▸ **Exercise**: Look below for the line that has "nor3_1,344,1720". Set down the lines from there through the line that has "-- metal layers", exactly as written.

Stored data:
* * * * * * * * *

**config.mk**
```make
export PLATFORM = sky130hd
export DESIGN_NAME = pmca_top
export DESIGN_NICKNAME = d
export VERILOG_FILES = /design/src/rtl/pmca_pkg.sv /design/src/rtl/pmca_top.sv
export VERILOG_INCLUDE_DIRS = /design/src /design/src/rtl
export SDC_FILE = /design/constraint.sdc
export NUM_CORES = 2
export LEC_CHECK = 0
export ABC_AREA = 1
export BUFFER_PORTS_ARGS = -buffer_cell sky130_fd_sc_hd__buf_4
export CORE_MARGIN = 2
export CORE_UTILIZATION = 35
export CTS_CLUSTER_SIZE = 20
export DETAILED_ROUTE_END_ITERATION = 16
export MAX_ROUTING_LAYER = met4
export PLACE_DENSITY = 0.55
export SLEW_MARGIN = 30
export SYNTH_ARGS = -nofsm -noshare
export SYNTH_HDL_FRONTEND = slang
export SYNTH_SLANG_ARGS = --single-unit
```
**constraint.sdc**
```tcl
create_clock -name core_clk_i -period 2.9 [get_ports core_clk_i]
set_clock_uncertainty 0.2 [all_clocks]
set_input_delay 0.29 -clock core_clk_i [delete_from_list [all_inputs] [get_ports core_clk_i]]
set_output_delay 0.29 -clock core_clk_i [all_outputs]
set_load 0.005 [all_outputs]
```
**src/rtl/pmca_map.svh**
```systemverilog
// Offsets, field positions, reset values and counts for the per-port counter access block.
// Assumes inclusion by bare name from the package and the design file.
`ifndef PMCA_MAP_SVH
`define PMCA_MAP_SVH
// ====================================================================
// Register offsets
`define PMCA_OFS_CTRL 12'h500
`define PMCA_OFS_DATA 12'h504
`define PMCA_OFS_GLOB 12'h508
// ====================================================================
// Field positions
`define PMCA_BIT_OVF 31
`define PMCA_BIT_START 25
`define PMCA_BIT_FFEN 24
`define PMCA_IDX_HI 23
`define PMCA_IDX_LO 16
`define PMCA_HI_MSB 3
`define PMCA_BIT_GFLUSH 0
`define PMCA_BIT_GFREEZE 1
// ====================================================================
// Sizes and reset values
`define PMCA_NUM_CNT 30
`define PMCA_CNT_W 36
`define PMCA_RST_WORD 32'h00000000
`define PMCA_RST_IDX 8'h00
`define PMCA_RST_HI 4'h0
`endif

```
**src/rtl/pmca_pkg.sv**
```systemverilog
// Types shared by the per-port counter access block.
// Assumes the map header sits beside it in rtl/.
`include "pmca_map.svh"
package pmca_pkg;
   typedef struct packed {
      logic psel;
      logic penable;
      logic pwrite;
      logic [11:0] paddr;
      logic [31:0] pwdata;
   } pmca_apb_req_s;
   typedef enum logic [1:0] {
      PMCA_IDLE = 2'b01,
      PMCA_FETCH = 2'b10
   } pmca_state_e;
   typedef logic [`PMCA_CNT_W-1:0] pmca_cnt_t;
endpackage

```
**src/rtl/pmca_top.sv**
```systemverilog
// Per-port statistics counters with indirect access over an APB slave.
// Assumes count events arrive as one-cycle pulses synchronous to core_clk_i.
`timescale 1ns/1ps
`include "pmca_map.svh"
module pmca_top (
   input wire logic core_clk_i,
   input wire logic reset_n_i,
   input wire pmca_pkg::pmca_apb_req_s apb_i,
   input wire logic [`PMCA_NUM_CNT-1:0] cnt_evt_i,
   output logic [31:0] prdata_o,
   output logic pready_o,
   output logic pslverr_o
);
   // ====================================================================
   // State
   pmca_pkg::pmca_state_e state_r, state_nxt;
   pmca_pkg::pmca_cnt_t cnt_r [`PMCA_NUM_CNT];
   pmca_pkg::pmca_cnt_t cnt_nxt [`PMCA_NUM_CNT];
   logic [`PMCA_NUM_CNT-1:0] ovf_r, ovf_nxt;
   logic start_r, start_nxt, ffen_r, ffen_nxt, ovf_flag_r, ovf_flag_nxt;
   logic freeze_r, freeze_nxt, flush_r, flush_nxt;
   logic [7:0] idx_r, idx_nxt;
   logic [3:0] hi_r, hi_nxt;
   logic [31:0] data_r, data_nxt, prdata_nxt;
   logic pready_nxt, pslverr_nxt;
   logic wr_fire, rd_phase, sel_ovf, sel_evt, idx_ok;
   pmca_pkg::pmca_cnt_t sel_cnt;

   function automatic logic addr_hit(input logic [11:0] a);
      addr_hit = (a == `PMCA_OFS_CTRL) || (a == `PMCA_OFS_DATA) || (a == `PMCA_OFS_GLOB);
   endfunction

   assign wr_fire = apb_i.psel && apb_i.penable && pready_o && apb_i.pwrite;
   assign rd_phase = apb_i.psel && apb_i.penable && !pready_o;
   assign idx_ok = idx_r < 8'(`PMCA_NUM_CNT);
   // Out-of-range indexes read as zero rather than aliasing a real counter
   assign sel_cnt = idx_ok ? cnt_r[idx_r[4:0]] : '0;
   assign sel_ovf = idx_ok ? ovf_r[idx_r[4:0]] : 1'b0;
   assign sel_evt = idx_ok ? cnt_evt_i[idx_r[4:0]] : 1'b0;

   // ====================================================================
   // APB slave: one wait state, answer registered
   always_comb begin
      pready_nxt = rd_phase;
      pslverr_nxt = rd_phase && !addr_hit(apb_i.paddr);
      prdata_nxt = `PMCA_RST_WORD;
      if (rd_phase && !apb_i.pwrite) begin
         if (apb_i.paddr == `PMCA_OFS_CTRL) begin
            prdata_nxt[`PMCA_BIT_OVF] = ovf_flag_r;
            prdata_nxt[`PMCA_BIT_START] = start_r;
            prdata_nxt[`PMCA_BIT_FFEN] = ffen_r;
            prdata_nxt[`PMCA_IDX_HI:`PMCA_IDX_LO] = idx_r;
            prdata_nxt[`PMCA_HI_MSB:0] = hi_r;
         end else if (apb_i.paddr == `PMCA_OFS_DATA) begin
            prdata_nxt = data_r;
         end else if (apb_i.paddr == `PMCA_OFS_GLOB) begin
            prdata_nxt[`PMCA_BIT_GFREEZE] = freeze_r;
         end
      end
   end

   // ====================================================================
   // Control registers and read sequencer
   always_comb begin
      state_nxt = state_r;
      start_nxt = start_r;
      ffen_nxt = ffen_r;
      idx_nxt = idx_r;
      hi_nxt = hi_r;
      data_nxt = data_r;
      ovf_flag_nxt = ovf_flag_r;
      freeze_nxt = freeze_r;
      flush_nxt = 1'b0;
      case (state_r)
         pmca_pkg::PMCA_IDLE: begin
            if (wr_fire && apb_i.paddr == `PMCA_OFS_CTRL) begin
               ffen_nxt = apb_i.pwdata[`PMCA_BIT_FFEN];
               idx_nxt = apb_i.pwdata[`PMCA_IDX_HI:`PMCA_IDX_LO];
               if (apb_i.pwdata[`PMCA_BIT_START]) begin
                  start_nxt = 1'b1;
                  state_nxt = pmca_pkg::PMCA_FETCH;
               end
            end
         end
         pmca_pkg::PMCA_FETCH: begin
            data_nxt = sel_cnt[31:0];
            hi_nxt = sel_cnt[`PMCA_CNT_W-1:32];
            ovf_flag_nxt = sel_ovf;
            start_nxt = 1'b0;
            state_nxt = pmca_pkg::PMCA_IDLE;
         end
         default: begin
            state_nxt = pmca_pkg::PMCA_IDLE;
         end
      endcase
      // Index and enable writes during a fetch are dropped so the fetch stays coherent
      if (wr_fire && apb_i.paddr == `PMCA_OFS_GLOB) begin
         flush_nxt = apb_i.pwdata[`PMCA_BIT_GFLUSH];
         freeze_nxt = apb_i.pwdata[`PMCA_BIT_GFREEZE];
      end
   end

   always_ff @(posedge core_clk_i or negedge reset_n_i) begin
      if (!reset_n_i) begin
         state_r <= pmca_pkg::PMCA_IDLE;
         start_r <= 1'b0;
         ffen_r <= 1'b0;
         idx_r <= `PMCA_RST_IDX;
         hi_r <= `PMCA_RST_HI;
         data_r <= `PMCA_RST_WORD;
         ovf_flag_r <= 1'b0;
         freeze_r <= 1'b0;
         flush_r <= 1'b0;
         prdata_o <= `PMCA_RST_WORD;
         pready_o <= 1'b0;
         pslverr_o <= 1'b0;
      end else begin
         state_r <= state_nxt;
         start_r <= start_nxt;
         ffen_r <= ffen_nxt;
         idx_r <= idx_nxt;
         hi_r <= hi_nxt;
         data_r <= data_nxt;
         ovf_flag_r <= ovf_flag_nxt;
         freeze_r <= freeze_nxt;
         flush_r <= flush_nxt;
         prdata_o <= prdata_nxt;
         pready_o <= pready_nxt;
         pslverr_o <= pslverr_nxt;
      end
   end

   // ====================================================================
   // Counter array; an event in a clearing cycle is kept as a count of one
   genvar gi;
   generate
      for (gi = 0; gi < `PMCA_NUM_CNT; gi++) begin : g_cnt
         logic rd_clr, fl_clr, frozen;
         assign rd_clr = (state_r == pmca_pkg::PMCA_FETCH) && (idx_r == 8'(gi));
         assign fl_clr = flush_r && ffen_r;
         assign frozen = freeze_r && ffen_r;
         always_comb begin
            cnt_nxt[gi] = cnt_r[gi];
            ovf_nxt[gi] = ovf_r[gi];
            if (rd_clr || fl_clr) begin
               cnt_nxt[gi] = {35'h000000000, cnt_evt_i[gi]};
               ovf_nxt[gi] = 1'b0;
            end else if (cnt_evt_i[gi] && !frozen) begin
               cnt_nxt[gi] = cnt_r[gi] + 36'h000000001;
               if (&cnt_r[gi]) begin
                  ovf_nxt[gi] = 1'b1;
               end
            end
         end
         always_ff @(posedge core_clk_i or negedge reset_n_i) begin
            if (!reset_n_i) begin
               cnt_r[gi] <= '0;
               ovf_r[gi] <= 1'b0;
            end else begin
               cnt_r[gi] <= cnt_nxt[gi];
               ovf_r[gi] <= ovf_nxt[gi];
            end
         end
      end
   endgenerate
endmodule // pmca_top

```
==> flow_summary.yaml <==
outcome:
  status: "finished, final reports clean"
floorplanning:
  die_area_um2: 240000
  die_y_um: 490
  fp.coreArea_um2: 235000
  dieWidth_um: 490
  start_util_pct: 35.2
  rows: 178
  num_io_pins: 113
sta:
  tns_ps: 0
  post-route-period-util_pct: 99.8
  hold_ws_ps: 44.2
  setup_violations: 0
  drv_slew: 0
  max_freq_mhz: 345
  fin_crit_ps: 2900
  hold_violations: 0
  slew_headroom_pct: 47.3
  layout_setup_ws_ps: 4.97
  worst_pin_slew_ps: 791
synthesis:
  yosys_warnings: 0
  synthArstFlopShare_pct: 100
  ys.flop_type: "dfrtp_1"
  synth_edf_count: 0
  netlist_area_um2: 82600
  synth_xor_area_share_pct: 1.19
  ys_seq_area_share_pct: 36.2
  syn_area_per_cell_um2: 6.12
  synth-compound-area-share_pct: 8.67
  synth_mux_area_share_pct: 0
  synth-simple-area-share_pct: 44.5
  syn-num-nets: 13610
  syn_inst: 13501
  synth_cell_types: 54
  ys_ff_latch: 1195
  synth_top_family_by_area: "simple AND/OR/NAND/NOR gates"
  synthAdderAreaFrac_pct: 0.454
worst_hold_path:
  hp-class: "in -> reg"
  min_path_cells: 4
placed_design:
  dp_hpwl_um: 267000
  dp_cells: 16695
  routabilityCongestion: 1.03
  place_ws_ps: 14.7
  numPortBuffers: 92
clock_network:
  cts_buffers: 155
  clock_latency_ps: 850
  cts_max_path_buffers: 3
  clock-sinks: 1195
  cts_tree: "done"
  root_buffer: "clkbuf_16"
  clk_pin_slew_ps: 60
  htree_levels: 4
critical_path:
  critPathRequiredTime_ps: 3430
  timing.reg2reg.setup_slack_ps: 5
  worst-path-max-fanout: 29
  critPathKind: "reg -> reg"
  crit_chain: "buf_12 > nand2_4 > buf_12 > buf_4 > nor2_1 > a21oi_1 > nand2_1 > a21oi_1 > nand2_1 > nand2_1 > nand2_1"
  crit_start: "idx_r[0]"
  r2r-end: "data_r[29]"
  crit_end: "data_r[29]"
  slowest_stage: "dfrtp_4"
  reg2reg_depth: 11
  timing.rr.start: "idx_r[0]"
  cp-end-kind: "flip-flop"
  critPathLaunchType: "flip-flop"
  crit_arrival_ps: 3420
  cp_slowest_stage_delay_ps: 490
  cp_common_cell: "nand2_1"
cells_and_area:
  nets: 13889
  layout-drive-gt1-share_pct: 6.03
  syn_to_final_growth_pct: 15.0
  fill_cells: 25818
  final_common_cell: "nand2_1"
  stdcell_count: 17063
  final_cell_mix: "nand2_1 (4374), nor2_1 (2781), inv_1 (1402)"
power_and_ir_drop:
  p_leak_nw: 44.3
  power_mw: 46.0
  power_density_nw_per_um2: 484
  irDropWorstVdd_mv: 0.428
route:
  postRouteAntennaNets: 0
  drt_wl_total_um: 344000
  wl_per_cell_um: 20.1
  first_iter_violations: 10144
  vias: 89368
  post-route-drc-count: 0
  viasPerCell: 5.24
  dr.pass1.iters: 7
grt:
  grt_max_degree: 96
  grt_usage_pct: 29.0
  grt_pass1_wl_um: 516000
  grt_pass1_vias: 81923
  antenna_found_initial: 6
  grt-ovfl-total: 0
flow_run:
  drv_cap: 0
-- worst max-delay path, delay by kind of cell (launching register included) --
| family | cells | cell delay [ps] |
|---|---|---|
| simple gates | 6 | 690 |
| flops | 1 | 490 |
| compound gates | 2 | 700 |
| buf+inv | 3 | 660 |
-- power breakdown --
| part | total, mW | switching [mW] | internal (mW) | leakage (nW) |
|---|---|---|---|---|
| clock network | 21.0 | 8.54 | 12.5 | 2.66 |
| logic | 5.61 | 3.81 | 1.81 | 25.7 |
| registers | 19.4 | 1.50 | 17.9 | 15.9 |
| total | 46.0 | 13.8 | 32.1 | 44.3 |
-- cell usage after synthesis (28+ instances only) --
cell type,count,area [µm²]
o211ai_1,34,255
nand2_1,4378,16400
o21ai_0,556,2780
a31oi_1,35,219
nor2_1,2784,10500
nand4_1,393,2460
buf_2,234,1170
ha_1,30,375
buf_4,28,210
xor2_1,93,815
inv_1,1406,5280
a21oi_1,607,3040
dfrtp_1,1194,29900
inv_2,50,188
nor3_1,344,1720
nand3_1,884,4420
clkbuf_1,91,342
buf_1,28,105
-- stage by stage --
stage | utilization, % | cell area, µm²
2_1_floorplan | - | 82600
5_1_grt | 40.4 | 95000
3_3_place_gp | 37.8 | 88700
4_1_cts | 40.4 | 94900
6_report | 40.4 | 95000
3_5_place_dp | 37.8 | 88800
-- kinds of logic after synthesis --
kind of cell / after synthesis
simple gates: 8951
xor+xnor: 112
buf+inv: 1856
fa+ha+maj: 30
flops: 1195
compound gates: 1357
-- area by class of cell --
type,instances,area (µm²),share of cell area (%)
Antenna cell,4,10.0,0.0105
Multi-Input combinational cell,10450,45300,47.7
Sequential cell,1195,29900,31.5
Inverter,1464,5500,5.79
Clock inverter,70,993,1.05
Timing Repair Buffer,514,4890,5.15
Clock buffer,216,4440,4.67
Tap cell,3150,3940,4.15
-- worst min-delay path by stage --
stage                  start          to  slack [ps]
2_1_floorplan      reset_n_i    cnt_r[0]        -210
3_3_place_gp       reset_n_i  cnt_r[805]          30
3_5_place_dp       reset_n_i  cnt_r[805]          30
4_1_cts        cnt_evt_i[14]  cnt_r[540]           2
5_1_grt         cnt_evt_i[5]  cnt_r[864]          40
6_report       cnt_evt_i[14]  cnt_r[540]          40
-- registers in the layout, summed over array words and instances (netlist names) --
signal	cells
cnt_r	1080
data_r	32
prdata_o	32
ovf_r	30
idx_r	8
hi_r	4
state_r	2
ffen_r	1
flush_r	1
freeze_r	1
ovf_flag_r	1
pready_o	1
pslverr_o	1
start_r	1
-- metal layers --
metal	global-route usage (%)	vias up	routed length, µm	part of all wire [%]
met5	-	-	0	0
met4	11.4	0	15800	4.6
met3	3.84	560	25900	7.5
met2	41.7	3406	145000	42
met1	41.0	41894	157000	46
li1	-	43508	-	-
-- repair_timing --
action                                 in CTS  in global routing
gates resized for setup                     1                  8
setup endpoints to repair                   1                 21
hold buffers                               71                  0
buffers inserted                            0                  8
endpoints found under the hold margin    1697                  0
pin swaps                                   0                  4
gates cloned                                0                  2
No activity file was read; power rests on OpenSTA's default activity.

* * * * * * * * *

▸ **Answer box**:
nor3_1,344,1720
nand3_1,884,4420
clkbuf_1,91,342
buf_1,28,105
-- stage by stage --
stage | utilization, % | cell area, µm²
2_1_floorplan | - | 82600
5_1_grt | 40.4 | 95000
3_3_place_gp | 37.8 | 88700
4_1_cts | 40.4 | 94900
6_report | 40.4 | 95000
3_5_place_dp | 37.8 | 88800
-- kinds of logic after synthesis --
kind of cell / after synthesis
simple gates: 8951
xor+xnor: 112
buf+inv: 1856
fa+ha+maj: 30
flops: 1195
compound gates: 1357
-- area by class of cell --
type,instances,area (µm²),share of cell area (%)
Antenna cell,4,10.0,0.0105
Multi-Input combinational cell,10450,45300,47.7
Sequential cell,1195,29900,31.5
Inverter,1464,5500,5.79
Clock inverter,70,993,1.05
Timing Repair Buffer,514,4890,5.15
Clock buffer,216,4440,4.67
Tap cell,3150,3940,4.15
-- worst min-delay path by stage --
stage                  start          to  slack [ps]
2_1_floorplan      reset_n_i    cnt_r[0]        -210
3_3_place_gp       reset_n_i  cnt_r[805]          30
3_5_place_dp       reset_n_i  cnt_r[805]          30
4_1_cts        cnt_evt_i[14]  cnt_r[540]           2
5_1_grt         cnt_evt_i[5]  cnt_r[864]          40
6_report       cnt_evt_i[14]  cnt_r[540]          40
-- registers in the layout, summed over array words and instances (netlist names) --
signal	cells
cnt_r	1080
data_r	32
prdata_o	32
ovf_r	30
idx_r	8
hi_r	4
state_r	2
ffen_r	1
flush_r	1
freeze_r	1
ovf_flag_r	1
pready_o	1
pslverr_o	1
start_r	1
-- metal layers --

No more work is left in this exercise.